The distraught family of a comatose Sarabjit Singh was today allowed to have a glimpse of him from a distance at the hospital where he is being treated after a brutal assault in a Pakistani jail.

A senior doctor of the state-run Jinnah Hospital told PTI that Sarabjit’s sister, wife and two daughters were allowed to see him through a window from outside the intensive care unit as it was “not good for the patient as well as attendants to get close to each other“.

Asked if Sarabjit’s relatives could have been allowed to get close to him after wearing protective clothing and masks, the doctor said: “We cannot take any chances with regard to the health of our patients. Sarabjit Singh is not in a condition that a visitor can be allowed to sit by him.”

A source said the hospital’s administration and authorities were cautious about 49-year-old Sarabjit’s security.

“Someone cautioned the authorities that if the four ladies were allowed to enter the ICU where Sarabjit Singh has been lying in a coma, they might create a scene and cause further embarrassment for the government,” the source said.

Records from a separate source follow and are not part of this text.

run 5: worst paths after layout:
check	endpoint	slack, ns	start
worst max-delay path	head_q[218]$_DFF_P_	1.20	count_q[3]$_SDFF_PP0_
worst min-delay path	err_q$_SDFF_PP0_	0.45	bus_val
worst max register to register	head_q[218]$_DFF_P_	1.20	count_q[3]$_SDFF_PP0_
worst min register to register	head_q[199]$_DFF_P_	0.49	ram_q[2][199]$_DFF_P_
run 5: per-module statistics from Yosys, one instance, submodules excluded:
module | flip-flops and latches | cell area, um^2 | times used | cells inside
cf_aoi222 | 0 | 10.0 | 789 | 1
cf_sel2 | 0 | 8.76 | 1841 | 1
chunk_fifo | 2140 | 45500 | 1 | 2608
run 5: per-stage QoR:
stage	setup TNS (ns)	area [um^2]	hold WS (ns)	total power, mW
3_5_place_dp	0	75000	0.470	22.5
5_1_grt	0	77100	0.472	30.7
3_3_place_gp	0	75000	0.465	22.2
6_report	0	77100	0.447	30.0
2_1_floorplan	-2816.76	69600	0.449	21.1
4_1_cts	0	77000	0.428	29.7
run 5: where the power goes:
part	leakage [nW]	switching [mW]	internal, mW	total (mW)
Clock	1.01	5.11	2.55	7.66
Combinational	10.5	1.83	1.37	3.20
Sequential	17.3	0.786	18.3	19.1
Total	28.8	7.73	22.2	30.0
This design comes from an exercise in tuning for small area on the open sky130 flow, not from production work. RTL that was checked went through simulation tests only; none was proved equivalent to the original. Power is estimated from default activity; no workload was simulated.

==> flow/design.v (excerpt) <==
module dma_top (
	input  logic                 clk,
	input  logic                 rst,
	input  logic                 cfg_en,
	input  dma_pkg::addr_t       cfg_addr,
	input  dma_pkg::data_t       cfg_data,
	input  dma_pkg::data_t       mem_rdata,
	input  logic                 mem_rvalid,
	input  logic                 mem_wvalid,
	output dma_pkg::addr_t       mem_addr,
	output logic [3:0]           mem_bweb,
	output dma_pkg::data_t       mem_wdata,
	output dma_pkg::burst_len_t  mem_burst_len,
	output logic                 mem_ceb,
	output logic                 mem_web,
	output logic                 irq
);
	logic        enable;
	logic [31:2] src;
	logic [31:2] dst;
	logic [31:0] lenr;       
	logic [31:0] off;        
	logic [1:0]  state;      
	logic        pw;         
	logic [1:0]  cnt;        
	logic [1:0]  bl;         
	logic [31:0] mem [4];
	logic idle, st_rd, st_wr, st_done;
	assign idle    = (state == 2'd0);
	assign st_rd   = (state == 2'd1);
	assign st_wr   = (state == 2'd2);
	assign st_done = (state == 2'd3);
	logic wr_ok;
	assign wr_ok = cfg_en && !(st_rd || st_wr);
	logic src_v, dst_v;
	always_ff @(posedge clk or posedge rst) begin
		if (rst) begin
			enable <= 1'b0;
			src_v  <= 1'b0;
			dst_v  <= 1'b0;
		end else if (wr_ok) begin
			if (cfg_addr == 32'h10020100)  enable <= cfg_data[0];
			if (cfg_addr == 32'h10020200) src_v  <= 1'b1;
			if (cfg_addr == 32'h10020300) dst_v  <= 1'b1;
		end
	end
	logic [31:2] src_q, dst_q;
  ...
export LEC_CHECK = 0
export CAP_MARGIN = 20
export CORE_MARGIN = 2
export CORE_UTILIZATION = 70
export SLEW_MARGIN = 20
create_clock -name core_clock -period 7.0 [get_ports {clk}]
standard.sh (not shown) runs the stock make flow with config.mk's settings and CLKGATE_MAP_FILE= SYNTH_SCRIPT=/design/flow/synth_recipe.tcl, a recipe that flattens the netlist after the stock synthesis.
==> flow/flow/run.sh <==
#!/bin/bash
# Standard layout with these changes:
# - synthesis maps logic with flow/abc_map.script (area-recovering ABC mapping,
#   no ABC buffering or upsizing) in place of ORFS's abc_speed.script; the rest of
#   synthesis (and so every register) is unchanged;
# - port buffers use the smallest buffer cell;
# - clock tree synthesis uses larger sink clusters and no dummy loads.
# make's full output goes to make_finish.log.
set -euo pipefail
rm -rf scripts_abc
cp -r "$FLOW_HOME/scripts" scripts_abc
cp flow/abc_map.script scripts_abc/abc_speed.script
bash standard.sh \
	"SCRIPTS_DIR=$PWD/scripts_abc" \
	"BUFFER_PORTS_ARGS=-buffer_cell sky130_fd_sc_hd__buf_1" \
	"CTS_ARGS=-sink_clustering_enable -repair_clock_nets -dont_use_dummy_load -sink_clustering_size 32 -sink_clustering_max_diameter 60 -buf_list {sky130_fd_sc_hd__clkbuf_16}" \
	finish > make_finish.log 2>&1
==> flow/flow/abc_map.script <==
&get -n
&st
&dch
&nf -R 1000 -p -F 8 -A 4 -a
&st
&syn2
&if -g -K 6
&synch2
&nf -R 1000 -p -F 8 -A 4 -a
&st
&syn2
&if -g -K 6
&synch2
&nf -R 1000 -p -F 8 -A 4 -a
&st
&syn2
&if -g -K 6
&synch2
&nf -R 1000 -p -F 8 -A 4 -a
&st
&syn2
&if -g -K 6
&synch2
&nf -R 1000 -p -F 8 -A 4 -a
&st
&syn2
&if -g -K 6
&synch2
&nf -R 1000 -p -F 8 -A 4 -a
&put
topo
stime -c
The starting point finished with timing, DRC and antenna clean.
Edit:
==> flow/flow/run.sh (replaced) <==
#!/bin/bash
# Standard layout with these changes: port buffers use the smallest buffer cell,
# clock tree synthesis uses larger sink clusters and no dummy loads, and
# other settings given below. make's full output goes to make_finish.log.
set -euo pipefail
bash standard.sh \
	"BUFFER_PORTS_ARGS=-buffer_cell sky130_fd_sc_hd__buf_1" \
	"CTS_ARGS=-sink_clustering_enable -repair_clock_nets -dont_use_dummy_load -sink_clustering_size 25 -sink_clustering_max_diameter 70 -buf_list {sky130_fd_sc_hd__clkbuf_16}" \
	finish > make_finish.log 2>&1
removed: flow/flow/abc_map.script
Core utilization is lower by 1.2 points.
Global-route usage is lower by 1.5 points.
Flip-flop and latch count does not change.
Via count is higher by 4.1%.
Die area is higher by 4.1%.
Final cell count is higher by about 2.1%.
Routed wire length is higher by 0.52%.
Clock skew is lower by 0.020 ns.
Maximum frequency is higher by 10%.
Edit:
==> flow/flow/run.sh (replaced) <==
#!/bin/bash
# Standard layout with two changes: port buffers use the smallest buffer cell,
# and clock tree synthesis uses larger sink clusters and no dummy loads.
set -euo pipefail
bash standard.sh \
	"BUFFER_PORTS_ARGS=-buffer_cell sky130_fd_sc_hd__buf_1" \
	"CTS_ARGS=-sink_clustering_enable -repair_clock_nets -dont_use_dummy_load -sink_clustering_size 30 -sink_clustering_max_diameter 80 -buf_list {sky130_fd_sc_hd__clkbuf_16}" \
	finish > make_finish.log 2>&1
- CORE_UTILIZATION: 70 -> 65
What happened: Cell area is about the same; via count decreases by about 2.5%; wire length goes down by about 1.2%; total power decreases by about 2.3%; utilization goes down by 6.0 points; fmax shrinks by 0.43%; die area climbs by 7.5%.
From an optimization exercise on the open Yosys and OpenROAD flow, aimed at small area, a short achievable clock period and few clock cycles; shortcuts taken in it are not production practice.
Function was checked by simulation only, so behaviour that the tests miss may differ from the original.
Power figures rest on the tool's default switching activity, not on a simulated workload.

### run.sh
#!/bin/bash
# synth_recipe.tcl (not shown) runs the flow's synth.tcl, then flattens the netlist and writes it again
# the make line also repeats each setting of config.mk as NAME=value (left out here)
make -C /OpenROAD-flow-scripts/flow DESIGN_CONFIG=/design/flow/config.mk WORK_HOME=/design/flow/orfs CLKGATE_MAP_FILE= SYNTH_SCRIPT=/design/flow/synth_recipe.tcl finish
### config.mk
export PLATFORM = sky130hd
export DESIGN_NAME = matrix_reg_unit
export DESIGN_NICKNAME = matrix_reg_unit
export VERILOG_FILES = /design/flow/design.v
export SDC_FILE = /design/flow/constraint.sdc
export NUM_CORES = 4
export LEC_CHECK = 0
export CAP_MARGIN = 20
export CORE_MARGIN = 2
export CORE_UTILIZATION = 30
export CTS_BUF_LIST = sky130_fd_sc_hd__clkbuf_16
export CTS_CLUSTER_DIAMETER = 80
export CTS_CLUSTER_SIZE = 24
export SETUP_SLACK_MARGIN = 2.0
export SLEW_MARGIN = 20
### constraint.sdc
create_clock -name core_clock -period 4.0 [get_ports {clk}]
set_input_delay 0.8000 -clock core_clock [delete_from_list [all_inputs] [get_ports {clk}]]
set_output_delay 0.8000 -clock core_clock [all_outputs]
set_load 0.01 [all_outputs]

Though the government had said it would allow one of Sarabjit’s family members to stay in a room within Jinnah Hospital, the four women left for a hotel on the Mall Road after visiting the ICU.

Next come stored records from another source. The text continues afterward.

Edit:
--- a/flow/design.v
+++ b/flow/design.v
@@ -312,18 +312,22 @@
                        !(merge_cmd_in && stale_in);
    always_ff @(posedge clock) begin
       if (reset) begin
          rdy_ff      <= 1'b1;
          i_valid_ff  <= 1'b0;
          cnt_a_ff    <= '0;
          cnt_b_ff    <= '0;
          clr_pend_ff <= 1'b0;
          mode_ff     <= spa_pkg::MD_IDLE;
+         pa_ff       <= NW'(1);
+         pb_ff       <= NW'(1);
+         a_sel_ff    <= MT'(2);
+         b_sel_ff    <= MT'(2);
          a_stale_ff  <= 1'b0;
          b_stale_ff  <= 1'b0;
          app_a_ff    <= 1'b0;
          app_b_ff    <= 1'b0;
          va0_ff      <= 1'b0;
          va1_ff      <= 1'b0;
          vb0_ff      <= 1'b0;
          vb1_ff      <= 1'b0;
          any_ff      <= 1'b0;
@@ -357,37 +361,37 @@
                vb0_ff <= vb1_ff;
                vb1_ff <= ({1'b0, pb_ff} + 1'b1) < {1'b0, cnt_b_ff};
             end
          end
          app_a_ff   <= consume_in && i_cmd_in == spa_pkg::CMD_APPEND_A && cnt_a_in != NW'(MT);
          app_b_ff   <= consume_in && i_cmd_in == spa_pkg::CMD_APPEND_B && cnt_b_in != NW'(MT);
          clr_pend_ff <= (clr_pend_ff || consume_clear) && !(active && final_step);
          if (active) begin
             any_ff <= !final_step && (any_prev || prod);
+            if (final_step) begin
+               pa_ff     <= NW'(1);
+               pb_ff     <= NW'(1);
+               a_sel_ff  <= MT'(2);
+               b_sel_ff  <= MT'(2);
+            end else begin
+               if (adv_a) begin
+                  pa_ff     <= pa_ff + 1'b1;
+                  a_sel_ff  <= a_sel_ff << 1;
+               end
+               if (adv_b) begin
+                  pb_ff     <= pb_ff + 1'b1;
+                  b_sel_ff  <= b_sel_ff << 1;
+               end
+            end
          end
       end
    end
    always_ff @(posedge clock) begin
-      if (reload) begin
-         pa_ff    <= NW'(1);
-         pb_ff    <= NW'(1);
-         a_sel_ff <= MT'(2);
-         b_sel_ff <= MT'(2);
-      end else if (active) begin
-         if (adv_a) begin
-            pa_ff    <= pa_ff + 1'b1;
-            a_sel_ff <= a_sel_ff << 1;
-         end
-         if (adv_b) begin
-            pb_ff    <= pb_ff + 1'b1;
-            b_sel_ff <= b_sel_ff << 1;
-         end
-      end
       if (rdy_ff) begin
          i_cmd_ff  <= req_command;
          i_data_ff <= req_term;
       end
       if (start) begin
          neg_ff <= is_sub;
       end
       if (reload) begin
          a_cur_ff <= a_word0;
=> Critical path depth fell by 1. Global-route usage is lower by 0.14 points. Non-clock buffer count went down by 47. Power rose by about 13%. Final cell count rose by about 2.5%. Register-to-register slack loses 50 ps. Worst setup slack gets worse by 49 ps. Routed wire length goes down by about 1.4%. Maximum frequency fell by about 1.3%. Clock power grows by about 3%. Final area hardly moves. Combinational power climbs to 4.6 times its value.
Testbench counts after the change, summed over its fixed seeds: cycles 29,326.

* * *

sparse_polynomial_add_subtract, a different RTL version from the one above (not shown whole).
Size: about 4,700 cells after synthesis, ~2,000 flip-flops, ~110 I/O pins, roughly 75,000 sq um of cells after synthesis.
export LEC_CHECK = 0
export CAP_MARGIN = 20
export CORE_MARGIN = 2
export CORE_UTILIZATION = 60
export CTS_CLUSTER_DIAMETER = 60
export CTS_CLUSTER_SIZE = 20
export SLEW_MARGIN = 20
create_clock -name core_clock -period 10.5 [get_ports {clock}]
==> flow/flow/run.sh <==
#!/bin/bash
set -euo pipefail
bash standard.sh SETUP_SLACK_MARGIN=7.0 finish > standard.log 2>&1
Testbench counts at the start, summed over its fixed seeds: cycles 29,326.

Sarabjit’s relatives arrived in Pakistan through the Wagah land border crossing this afternoon after being granted visas by the Pakistan High Commission in Delhi.

Sarabjit’s wife Sukhpreet Kaur appealed to Pakistani authorities to send her husband back to India for better treatment.

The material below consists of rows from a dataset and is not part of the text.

Source: an optimization exercise on an open RTL-to-GDS flow (aim: small area). Production flows keep margins and buffers that such runs may drop. Function was checked by simulation only, so behaviour that the tests miss may differ from the original. Power is estimated from default activity; no workload was simulated.

## build 14
## yWriteBack
module yWriteBack
(
   input logic clock,
   input logic reset,
   input logic dpDone,
   input logic cpDone,
   input yRowPkg::rowAddr diagAddr,
   input yRowPkg::rowAddr nonDiagAddr,
   input yRowPkg::slotOneHot diagSlot,
   input yRowPkg::slotOneHot nonDiagSlot,
   input yRowPkg::yEntry computedDiag,
   input yRowPkg::yEntry changeData,
   input yRowPkg::rowData readData1,
   input yRowPkg::rowData readData2,
   output yRowPkg::rowAddr readAddr1,
   output yRowPkg::rowAddr readAddr2,
   output yRowPkg::rowAddr writeAddr,
   output yRowPkg::rowData writeData,
   output logic writeEnable,
   output logic writeDone
);
For scale: about 250 flip-flops, about 0.012 sq mm of cells after synthesis.
==> flow/config.mk <==
export PLATFORM = sky130hd
export DESIGN_NAME = yWriteBack
export DESIGN_NICKNAME = yWriteBack
export VERILOG_FILES = /design/flow/design.v
export SDC_FILE = /design/flow/constraint.sdc
export NUM_CORES = 4
export LEC_CHECK = 0
export CAP_MARGIN = 0
export CELL_PAD_IN_SITES_DETAIL_PLACEMENT = 1
export CELL_PAD_IN_SITES_GLOBAL_PLACEMENT = 1
export CORE_AREA = 12 12 228 228
export DIE_AREA = 0 0 240 240
export SLEW_MARGIN = 0
export SYNTH_HIERARCHICAL = 1
export SYNTH_MINIMUM_KEEP_SIZE = 0
==> flow/constraint.sdc <==
create_clock -name core_clock -period 5.0 [get_ports {clock}]
set_input_delay 1.0000 -clock core_clock [delete_from_list [all_inputs] [get_ports {clock}]]
set_output_delay 1.0000 -clock core_clock [all_outputs]
set_load 0.01 [all_outputs]
standard.sh (not shown) runs the stock make flow with config.mk's settings and CLKGATE_MAP_FILE= SYNTH_SCRIPT=/design/flow/synth_recipe.tcl, a recipe that flattens the netlist after the stock synthesis.
==> flow/flow/run.sh <==
#!/bin/bash
# Standard ORFS layout, with the port buffers made of the smallest buffer cell
# and a clock tree of small buffers without dummy loads.
set -euo pipefail
export BUFFER_PORTS_ARGS="-buffer_cell sky130_fd_sc_hd__buf_1"
export CTS_ARGS="-sink_clustering_enable -repair_clock_nets -buf_list sky130_fd_sc_hd__clkbuf_8 -sink_clustering_size 20 -sink_clustering_max_diameter 60 -dont_use_dummy_load"
export PLACE_PINS_ARGS="-min_distance 1 -min_distance_in_tracks"
bash standard.sh "PLACE_PINS_ARGS=$PLACE_PINS_ARGS" "BUFFER_PORTS_ARGS=$BUFFER_PORTS_ARGS" "CTS_ARGS=$CTS_ARGS" finish > flow_make.log 2>&1
Build 14 completed; timing, DRC and antenna clean
## Diff of input files: build 32 against build 14
- CAP_MARGIN: 0 -> 10
- SLEW_MARGIN: 0 -> 10
--- a/flow/flow/run.sh
+++ b/flow/flow/run.sh
@@ -6 +6 @@
-export CTS_ARGS="-sink_clustering_enable -repair_clock_nets -buf_list sky130_fd_sc_hd__clkbuf_8 -sink_clustering_size 20 -sink_clustering_max_diameter 60 -dont_use_dummy_load"
+export CTS_ARGS="-sink_clustering_enable -repair_clock_nets -buf_list sky130_fd_sc_hd__clkbuf_8 -sink_clustering_size 22 -sink_clustering_max_diameter 65 -dont_use_dummy_load"
### Flow results
Build 32 vs. build 14: clock skew now larger, via-per-instance ratio neither gained nor lost much, relative contribution of combinational cells to total power went up 0.2 points.
Die height came out exactly the same in build 14 and build 32.
Total wire length after detailed routing (higher): build 14
Delta (build 32 minus build 14): worst supply voltage drop on vdd decreased by about 0.7% relative to the old numbers; shortest clock period the worst path allows after layout increased by 21 ps relative to the old numbers.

Sarabjit was admitted to Jinnah Hospital on Friday after he was attacked by at least six other prisoners within his barrack at Kot Lakhpat Jail.

Sarabjit’s sister Dalbir Kaur, wife Sukhpreet Kaur and daughters Swapandeep and Poonam, visited him at the hospital after arriving here today from India.

“Sarabjit Singh’s face is swollen, he was beaten by iron rods... He is unconscious, in a very critical condition... I was in hospital for 10 minutes and spoke to the doctors,” his sister Dalbir Kaur told NDTV.

Sources said his skull was fractured after being hit on the head with bricks and his face and torso cut with weapons fashioned from spoons and pieces of ghee tins.

Sarabjit was convicted by a Pakistani court for alleged involvement in a string of bombings in Punjab that killed 14 people in 1990.

His family says he is the victim of mistaken identity and had inadvertently strayed across the border in an inebriated state.

Meanwhile, the two main accused in the attack on Sarabjit have told investigators that they planned to kill him to take revenge for bombings he was accused of carrying out in Lahore in 1990.

According to a preliminary report prepared by Deputy Inspector General of Police (Prisons) Malik Mubashir, the accused — Amer Aftab and Mudassar, both death row prisoners — said they hated Sarabjit because he was accused of killing many Pakistanis in bomb blasts in Lahore.

Aftab and Mudassar, however, could not offer satisfactory answers as to why they started hating Sarabjit and planned his murder only in the recent past though both had been held in Kot Lakhpat Jail for several years.

Earlier today, India sought “regular consular access” to Sarabjit after Pakistani authorities imposed restrictions on meeting him.